--- src/rtl/dma_priority_arbiter_pkg.sv ---
// Shared types and constants for the 8237A-compatible DMA channel arbiter.
package DmaPackage;

   localparam int unsigned NUM_CH = 4;
   localparam int unsigned CH_W   = 2;

   localparam int unsigned CMD_DISABLE   = 2;
   localparam int unsigned CMD_ROTATE    = 4;
   localparam int unsigned CMD_DREQ_LOW  = 6;
   localparam int unsigned CMD_DACK_HIGH = 7;

   typedef enum logic [1:0] {
      ARB_IDLE,
      ARB_GRANT,
      ARB_SERVICE
   } arbState_t;

   function automatic logic [NUM_CH-1:0] oneHot(input logic [CH_W-1:0] ch);
      return NUM_CH'(1) << ch;
   endfunction

endpackage

--- src/rtl/dma_priority_arbiter_encoder.sv ---
// Combinational priority search: fixed (ch0 first) or rotating from ptr.
module dma_priority_encoder
   import DmaPackage::*;
(
   input  logic [NUM_CH-1:0] pending,
   input  logic [CH_W-1:0]   ptr,
   input  logic              rotate,
   output logic [CH_W-1:0]   winner,
   output logic              any
);

   logic [CH_W-1:0] base;
   logic [CH_W-1:0] idx;

   // Scan from lowest to highest priority so the highest-priority hit lands last.
   always_comb begin
      winner = '0;
      idx    = '0;
      any    = |pending;
      base   = rotate ? ptr : '0;
      for (int i = NUM_CH - 1; i >= 0; i--) begin
         idx = base + CH_W'(i);
         if (pending[idx]) begin
            winner = idx;
         end
      end
   end

endmodule

--- src/rtl/dma_priority_arbiter.sv ---
// DMA channel request arbiter: syncs DREQ, resolves one channel, holds the
// grant for a full service and drives DACK with programmable polarity.
module dma_priority_arbiter #(
   parameter int unsigned NUM_CH = 4,
   parameter int unsigned CH_W   = $clog2(NUM_CH)
) (
   input  logic              CLK,
   input  logic              RESET,
   input  logic [NUM_CH-1:0] dreq,
   input  logic [7:0]        commandReg,
   input  logic [NUM_CH-1:0] maskReg,
   input  logic [NUM_CH-1:0] requestReg,
   input  logic              validDack,
   input  logic              cycleDone,
   output logic [NUM_CH-1:0] validDreq,
   output logic [NUM_CH-1:0] dack,
   output logic [CH_W-1:0]   grantCh,
   output logic              grantValid,
   output logic [CH_W-1:0]   prioPtr
);

   import DmaPackage::*;

   arbState_t         state;
   arbState_t         stateNext;
   logic [NUM_CH-1:0] dreqSync;
   logic [NUM_CH-1:0] dackInt;
   logic [NUM_CH-1:0] pending;
   logic [NUM_CH-1:0] validDreqNext;
   logic [NUM_CH-1:0] dackIntNext;
   logic [CH_W-1:0]   grantChNext;
   logic [CH_W-1:0]   prioPtrNext;
   logic [CH_W-1:0]   winner;
   logic              anyPending;
   logic              ctrlDisable;
   logic              rotateMode;
   logic              unusedCmdBits;

   assign ctrlDisable   = commandReg[CMD_DISABLE];
   assign rotateMode    = commandReg[CMD_ROTATE];
   assign unusedCmdBits = ^{commandReg[1:0], commandReg[3], commandReg[5]};

   // Software requests bypass the mask.
   assign pending = (dreqSync & ~maskReg) | requestReg;

   assign dack = commandReg[CMD_DACK_HIGH] ? dackInt : ~dackInt;

   dma_priority_encoder uEncoder (
      .pending (pending),
      .ptr     (prioPtr),
      .rotate  (rotateMode),
      .winner  (winner),
      .any     (anyPending)
   );

   always_ff @(posedge CLK) begin
      if (RESET) begin
         state      <= ARB_IDLE;
         dreqSync   <= '0;
         validDreq  <= '0;
         dackInt    <= '0;
         grantCh    <= '0;
         grantValid <= 1'b0;
         prioPtr    <= '0;
      end else begin
         state      <= stateNext;
         dreqSync   <= commandReg[CMD_DREQ_LOW] ? ~dreq : dreq;
         validDreq  <= validDreqNext;
         dackInt    <= dackIntNext;
         grantCh    <= grantChNext;
         grantValid <= (stateNext != ARB_IDLE);
         prioPtr    <= prioPtrNext;
      end
   end

   always_comb begin
      stateNext     = state;
      validDreqNext = validDreq;
      dackIntNext   = dackInt;
      grantChNext   = grantCh;
      prioPtrNext   = prioPtr;

      unique case (state)
         ARB_IDLE: begin
            validDreqNext = '0;
            dackIntNext   = '0;
            if (!ctrlDisable && anyPending) begin
               grantChNext   = winner;
               validDreqNext = oneHot(winner);
               stateNext     = ARB_GRANT;
            end
         end

         // Acknowledge wins over a request withdrawn in the same cycle.
         ARB_GRANT: begin
            if (validDack) begin
               dackIntNext = oneHot(grantCh);
               stateNext   = ARB_SERVICE;
            end else if (!pending[grantCh] || ctrlDisable) begin
               validDreqNext = '0;
               stateNext     = ARB_IDLE;
            end
         end

         // Service runs to completion; the finished channel drops to lowest priority.
         ARB_SERVICE: begin
            if (cycleDone) begin
               validDreqNext = '0;
               dackIntNext   = '0;
               stateNext     = ARB_IDLE;
               if (rotateMode) begin
                  prioPtrNext = grantCh + CH_W'(1);
               end
            end
         end

         default: begin
            validDreqNext = '0;
            dackIntNext   = '0;
            stateNext     = ARB_IDLE;
         end
      endcase
   end

endmodule

--- config.mk ---
export PLATFORM = sky130hd
export DESIGN_NAME = dma_priority_arbiter
export DESIGN_NICKNAME = d
export VERILOG_FILES = /design/src/rtl/dma_priority_arbiter_pkg.sv /design/src/rtl/dma_priority_arbiter_encoder.sv /design/src/rtl/dma_priority_arbiter.sv
export SDC_FILE = /design/constraint.sdc
export NUM_CORES = 1
export LEC_CHECK = 0
export BUFFER_PORTS_ARGS = -buffer_cell sky130_fd_sc_hd__buf_4
export CORE_MARGIN = 8
export CORE_UTILIZATION = 50
export CTS_CLUSTER_DIAMETER = 120
export DETAILED_ROUTE_END_ITERATION = 16
export PLACE_DENSITY_LB_ADDON = 0.2
export SLEW_MARGIN = 5
export SYNTH_ARGS = -nofsm -noshare
export SYNTH_HDL_FRONTEND = slang
export SYNTH_SLANG_ARGS = --single-unit
--- constraint.sdc ---
create_clock -name CLK -period 2.1 [get_ports CLK]
set_clock_uncertainty 0.2 [all_clocks]
set_input_delay 0.315 -clock CLK [delete_from_list [all_inputs] [get_ports CLK]]
set_output_delay 0.315 -clock CLK [all_outputs]
set_load 0.01 [all_outputs]
# After elaboration in Yosys (flattened, before gate mapping)
# Index checks and enable logic that the tools add are counted.
[word_totals]
ff_bits = 19
elab_cells = 69
[classes]
add_sub_neg = 4
order_cmp = 5
eq_ne = 6
shift = 2
muxes = 29
bitwise = 5
n_reduce_logical = 11
[ops]
columns = ["operator", "count"]
rows = [
  ["two-way mux 4 bit", 7],
  ["two-way mux 2 bit", 9],
  ["less-than comparator 2 x 3 -> 1 bit, second input constant", 5],
  ["NOT 4 bit", 3],
  ["one-hot mux 4 bit (3 select lines)", 1],
  ["binary-select mux 1 bit (select 2 bit)", 5],
  ["inequality test 2 bit, second input constant", 4],
  ["one-hot mux 4 bit (2 select lines)", 1],
  ["<< shifter 1 x 2 -> 4 bit, first input constant", 2],
  ["one-hot mux 2 bit (3 select lines)", 1],
  ["AND reduction 3 bit", 2],
  ["two-way mux 1 bit", 5],
  ["adder 2 x 1 -> 2 bit, second input constant", 2],
  ["adder 2 bit, second input constant", 2],
  ["bitwise AND 4 bit", 1],
  ["OR 4 bit", 1],
  ["AND reduction 2 bit", 2],
  ["OR reduction 4 bit", 1],
  ["== test 2 x 1 -> 1 bit, second input constant", 1],
  ["== test 2 bit, second input constant", 1],
  ["zero test 1 bit", 2],
  ["zero test 2 bit", 1],
  ["nonzero test 2 bit", 1],
  ["logical AND 1 bit", 1],
  ["logical OR 1 bit", 1],
]

# Longest topological paths before layout
# Gate-level depths: netlist (run 1).
[logic_depth]
depth_word = 12
depth_mapped = 7
depth_no_buf = 6

# Hierarchy
# A second synthesis (run 1) with hierarchy kept.
[hier_totals]
cells_unflattened = 136
hier_area_um2 = 1143.6
[modules_own_cells]
columns = ["module", "n_inst", "cells_per_inst", "area_per_inst_um2", "seq_area_each_um2"]
rows = [
  ["dma_priority_arbiter", 1, 110, 987.2, 380.4],
  ["dma_priority_encoder", 1, 26, 156.4, 0.0],
]

# Least setup slack after synthesis (run 1)
# No wires, ideal clock.
[synth_path]
path_type = "flip-flop to flip-flop"
startpoint = "reg dreqSync[3]"
endpoint = "reg validDreq[1]"
setup_time_ps = 117
arrival_ps = 1557
setup_slack_ps = 226
stages_incl_launch_ff = 8
path_buffers = 1
period_less_slack_ps = 1874
cell_sequence = "dfxtp_1 -> nor2b_4 -> or2_0 -> buf_2 -> mux4_2 -> nand3_2 -> a21oi_2 -> a22o_1"
[synth_via]
elab_chain_cells = 11
word_cells_on_any_way = 25
classes_between = "eq/ne (1); shift (1); mux (16); bitwise (2); reduce/logical (5)"
[synth_rtl]
columns = ["element", "line_no", "rtl"]
rows = [
  ["start, declared", "dma_priority_arbiter.sv:26", "logic [NUM_CH-1:0] dreqSync;"],
  ["start signal, assigned", "dma_priority_arbiter.sv:67", "dreqSync <= commandReg[CMD_DREQ_LOW] ? ~dreq : dreq;"],
  ["bitwise AND 4 bit (*)", "dma_priority_arbiter.sv:44", "assign pending = (dreqSync & ~maskReg) | requestReg;"],
  ["OR 4 bit (*)", "dma_priority_arbiter.sv:44", ""],
  ["binary-select mux 1 bit (select 2 bit)", "dma_priority_arbiter_encoder.sv:23", "if (pending[idx]) begin"],
  ["two-way mux 1 bit (implied by the code)", "dma_priority_arbiter_encoder.sv:23", ""],
  ["two-way mux 2 bit (4 in series)", "dma_priority_arbiter_encoder.sv:23", ""],
  ["<< shifter 1 x 2 -> 4 bit", "dma_priority_arbiter_pkg.sv:19", "return NUM_CH'(1) << ch;"],
  ["two-way mux 4 bit", "dma_priority_arbiter.sv:87", "if (!ctrlDisable && anyPending) begin"],
  ["one-hot mux 4 bit (3 select lines)", "dma_priority_arbiter.sv:83", "unique case (state)"],
  ["end signal, assigned", "dma_priority_arbiter.sv:68", "validDreq <= validDreqNext;"],
  ["end, declared", "dma_priority_arbiter.sv:15", "output logic [NUM_CH-1:0] validDreq,"],
]
# Every way passes the cells marked *; elsewhere a longest branch is shown, timed or not. The select of a mux whose other input is x is not followed.
# A chain may end at the register's enable or synchronous reset.

# Worst setup path after layout (run 1)
# Ends and elaborated chain as after synthesis.

==> results of run 1 <==
[synth_stat cells (all sizes together)]
cell type  count  share of area [%]
a211oi         3                2.3
a21o           2                1.3
a21oi          6                2.9
a221oi         1               0.75
a22o           1               0.75
a22oi          5                3.2
a31oi          3                1.6
a32o           1               0.85
and2           1               0.53
buf            5                2.0
clkbuf         2               0.64
dfxtp         19                 32
ha             4                4.3
inv            6                1.9
mux2i          2                1.7
mux4           1                1.9
nand2          8                2.6
nand2b         7                3.7
nand3          1               0.85
nor2          20                6.4
nor2b          2                1.7
nor3           4                1.7
nor3b          1               0.64
nor4           4                3.2
o21a           1               0.64
o21ai          4                1.7
o22a           1               0.85
o22ai          4                2.1
o2bb2ai        2                1.5
o31ai          1               0.64
o32ai          1                1.4
o41a           1               0.96
o41ai          1                1.4
or2            2                1.1
or3            1               0.53
xnor2          9                6.7
xor2           1               0.75
[worst max path at each step]
stage                      from      endpoint  depth (start not counted)
floorplan           dreqSync[3]  validDreq[1]                          7
global placement     maskReg[3]  validDreq[0]                          7
detailed placement   maskReg[3]  validDreq[0]                          7
CTS                  prioPtr[1]  validDreq[3]                          6
global route         prioPtr[1]  validDreq[3]                          6
finish              dreqSync[3]  validDreq[1]                          6
[cell usage in the layout, fill, tap and decap left out, types with 2 or more instances in the layout]
| cell | instances |
|---|---|
| o2bb2ai_1 | 2 |
| inv_1 | 6 |
| mux2i_1 | 2 |
| nor2_1 | 20 |
| a21oi_1 | 5 |
| ha_1 | 4 |
| xnor2_1 | 9 |
| clkbuf_4 | 3 |
| dfxtp_1 | 18 |
| nor4_1 | 2 |
| or2_1 | 2 |
| o22ai_1 | 4 |
| a21o_1 | 2 |
| buf_4 | 40 |
| a31oi_1 | 3 |
| nand2_1 | 8 |
| nand2b_1 | 7 |
| a211oi_1 | 2 |
| o21ai_0 | 3 |
| nor3_1 | 4 |
| a22oi_1 | 5 |
| nor4_2 | 2 |
[cell families (layout without fill, tap and decap cells)]
group / after synthesis / in the layout
buffers and inverters: 13 / 50
XOR/XNOR: 10 / 10
adder cells (fa/ha/maj): 4 / 4
AO/OA/AOI/OAI: 38 / 38
flip-flops: 19 / 19
multiplexers: 3 / 3
AND/OR/NAND/NOR: 51 / 51
[worst max-delay path, stage by stage, from the launching register on]
cell	delay, ns
dfxtp_1	0.33
nor2b_4	0.12
or2_1	0.29
mux4_2	0.50
nand3_2	0.11
a21oi_2	0.08
a22o_1	0.23
[power groups by stage]
stage          clock, uW  combinational [uW]  sequential [uW]
2_1_floorplan          0                 117              399
3_3_place_gp           0                 199              396
3_5_place_dp           0                 203              396
4_1_cts              202                 204              389
5_1_grt              220                 221              391
6_report             196                 203              389
[registers in the layout, summed over array words and instances, names as in the netlist]
name / count
dackInt: 4
dreqSync: 4
grantCh: 2
grantValid: 1
prioPtr: 2
state: 2
validDreq: 4
[metrics by stage]
stage,std cells,setup slack [ns],hold slack (ns),util [%]
5_1_grt,203,0.0382,0.0300,68.3
2_1_floorplan,138,0.226,0.252,-
3_5_place_dp,199,0.0553,0.258,66.9
6_report,203,0.153,0.0355,68.3
3_3_place_gp,199,0.0848,0.251,66.9
4_1_cts,203,0.0580,0.0267,68.2
[what timing repair did]
| item | 4_1_cts | 5_1_grt |
|---|---|---|
| resized for setup | 0 | 2 |
| endpoints found under the setup margin | 0 | 2 |
| buffers inserted | 0 | 0 |
[area by class of cell]
| type | instances | area, um2 | area share [%] |
|---|---|---|---|
| inverters | 6 | 22.5 | 1.49 |
| repair buffers | 40 | 300 | 19.9 |
| clock inverters | 1 | 7.51 | 0.497 |
| well taps | 28 | 35.0 | 2.32 |
| clock buffers | 3 | 22.5 | 1.49 |
| flip-flops and latches | 19 | 382 | 25.3 |
| multi-input cells | 106 | 741 | 49.0 |
[metal layers]
layer | track usage [%] | wire length, um | up-vias | share of wire, %
met4 | 3.54 | 12 | 0 | 0.42
li1 | - | - | 575 | -
met3 | 4.81 | 143 | 2 | 5.0
met1 | 15.5 | 1240 | 528 | 43
met2 | 24.2 | 1480 | 25 | 51
met5 | 0 | 0 | - | 0
==> key figures, run 1 <==
Clocking
  • Clock Tree Buf Depth: 2
  • Hold_buf cts: 0
  • CTS tree: done
  • Worst-Skew Late Latency: 0.30 ns
  • Register clock-pin slew on the reported worst setup and hold paths: 0.12 ns
  • Clock sink count: 19
  • Total CTS buffers: 3
  • CTS H-tree depth: 1
  • Clk root buf: clkbuf_4

Worst setup path
  • WP data required: 2.11 ns
  • Critical path class: register to register
  • Crit start category: register
  • R2R cell count: 6
  • R2R Path End: validDreq[1]
  • Reg2Reg Setup Slack: roughly 0.15 ns
  • CP Max Fanout: 6
  • Reg2reg start: dreqSync[3]
  • Worst EP arrival: 1.96 ns
  • CP endpoint kind: register

Pwr
  • Max rail drop VDD: 0.393 mV
  • Logic gate share of total power: between 20 and 30%
  • Sw Share: between 20% and 30%
  • Tot Pwr: 787 uW
  • Seq pwr share: approximately 49%
  • Clock network fraction of design power: 24.9%
  • PD cells: roughly 520 mW/mm2
  • P_int: 553 uW
  • Psw: 234 uW
  • Leakage: 0.000626 uW

Place
  • Routability cong.: 0.899
  • PortBufs: 32
  • DP Area: 0.00148 mm2
  • Detail Placement HPWL: 2.37 mm

Logic synthesis
  • Post-Synth Simple-Gate Area: between 20% and 30%
  • Seq cells post-synth: 19
  • Avg Cell Area, Syn: ~8.5 um2
  • Distinct cells, synth: 44
  • Mapped Area: about 0.0012 mm2
  • Compound-Gate Fraction of Synth Area: 24.8%
  • Sequential area share after synthesis: 32.4%
  • Synth warn: 0
  • Multiplexer share of the synthesized area: 3.62%
  • Largest family of logic cells by synthesized area: compound AO/OA/AOI/OAI gates
  • Synth Area in Adders: 4.26%
  • Xor/xnor share of the synthesized area: 7.45%
  • Cell count after synthesis: ~140
  • Synthesized net count: roughly 170

STA
  • Tcrit/Tclk final: 92.7%
  • Tmin final: 1.95 ns
  • RSZ-0062 raised after global routing: no
  • Setup_tns: 0 ns
  • Fmax achieved: roughly 0.51 GHz
  • Relative slew slack: between 60 and 70%
  • Final-report setup violation count: 0
  • Worst-Margin Slew: 0.447 ns
  • Final Hold Fails: 0
  • Slew Viols, Final: 0

Job
  • Max_cap viols: 0

Floorplan
  • DIE HEIGHT: about 64 um
  • Initial Util: 53.1%
  • Core Area: roughly 0.0022 mm2
  • I/O Pins: 37
  • Row cnt: 17
  • Die width: around 64 um
  • Die area: 0.00416 mm2

Route
  • DRT Wirelength: 2.87 mm
  • Via Count: about 1.1k
  • Antenna Nets Post-Route: 0
  • Initial detailed-routing violation count: 36
  • TritonRoute pass-1 iters: 4
  • Via-to-Cell Ratio: ~5.6
  • WL/cell: around 14 um
  • Drc violations: 0

Final layout
  • Share of cells above drive strength 1: 31.4%
  • Layout area overhead: 28.5%
  • N_diodes: 0
  • Layout Nets: 204
  • Filler cell count: 192
  • Post-route design area: around 0.0015 mm2

Global route
  • Grt ovf: 0
  • First-pass GRT wire length: 4.79 mm
  • Vias in the first global route: 1109
  • Antenna violations before repair: 0
  • Pin count of the biggest net entering global routing: 19
  • GR Util All Layers: 13.8%

Hold path
  • Hold EP: dreqSync[0]
  • Hold Path Depth: 3
  • Worst hold start: dreq[0]
  • Hold crit path type: primary input to register

Status
  • Run status: completed
Note: power is estimated with default switching activity, not from simulation.
$ cat config.mk
export PLATFORM = sky130hd
export DESIGN_NAME = pipe_stage_buf
export DESIGN_NICKNAME = d
export VERILOG_FILES = /design/src/rtl/pipe_stage_buf.sv
export SDC_FILE = /design/constraint.sdc
export NUM_CORES = 1
export LEC_CHECK = 0
export CAP_MARGIN = 20
export CELL_PAD_IN_SITES_DETAIL_PLACEMENT = 1
export CELL_PAD_IN_SITES_GLOBAL_PLACEMENT = 2
export CORE_UTILIZATION = 28
export DETAILED_ROUTE_END_ITERATION = 10
export GPL_ROUTABILITY_DRIVEN = 0
export PLACE_DENSITY_LB_ADDON = 0.08
export SYNTH_ARGS = -nofsm -noshare
export SYNTH_HDL_FRONTEND = slang
export SYNTH_SLANG_ARGS = --single-unit
$ cat constraint.sdc
create_clock -name clk -period 2.6 [get_ports clk]
set_input_delay 0.39 -clock clk [delete_from_list [all_inputs] [get_ports clk]]
set_output_delay 0.39 -clock clk [all_outputs]
set_load 0.03 [all_outputs]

Problem requirements >>
Print exactly the lines of the listing above starting at the line containing "endpoint kind: register" and ending at the line containing "about 0.0012 mm2", both included.

Answer below >>
  • CP endpoint kind: register

Pwr
  • Max rail drop VDD: 0.393 mV
  • Logic gate share of total power: between 20 and 30%
  • Sw Share: between 20% and 30%
  • Tot Pwr: 787 uW
  • Seq pwr share: approximately 49%
  • Clock network fraction of design power: 24.9%
  • PD cells: roughly 520 mW/mm2
  • P_int: 553 uW
  • Psw: 234 uW
  • Leakage: 0.000626 uW

Place
  • Routability cong.: 0.899
  • PortBufs: 32
  • DP Area: 0.00148 mm2
  • Detail Placement HPWL: 2.37 mm

Logic synthesis
  • Post-Synth Simple-Gate Area: between 20% and 30%
  • Seq cells post-synth: 19
  • Avg Cell Area, Syn: ~8.5 um2
  • Distinct cells, synth: 44
  • Mapped Area: about 0.0012 mm2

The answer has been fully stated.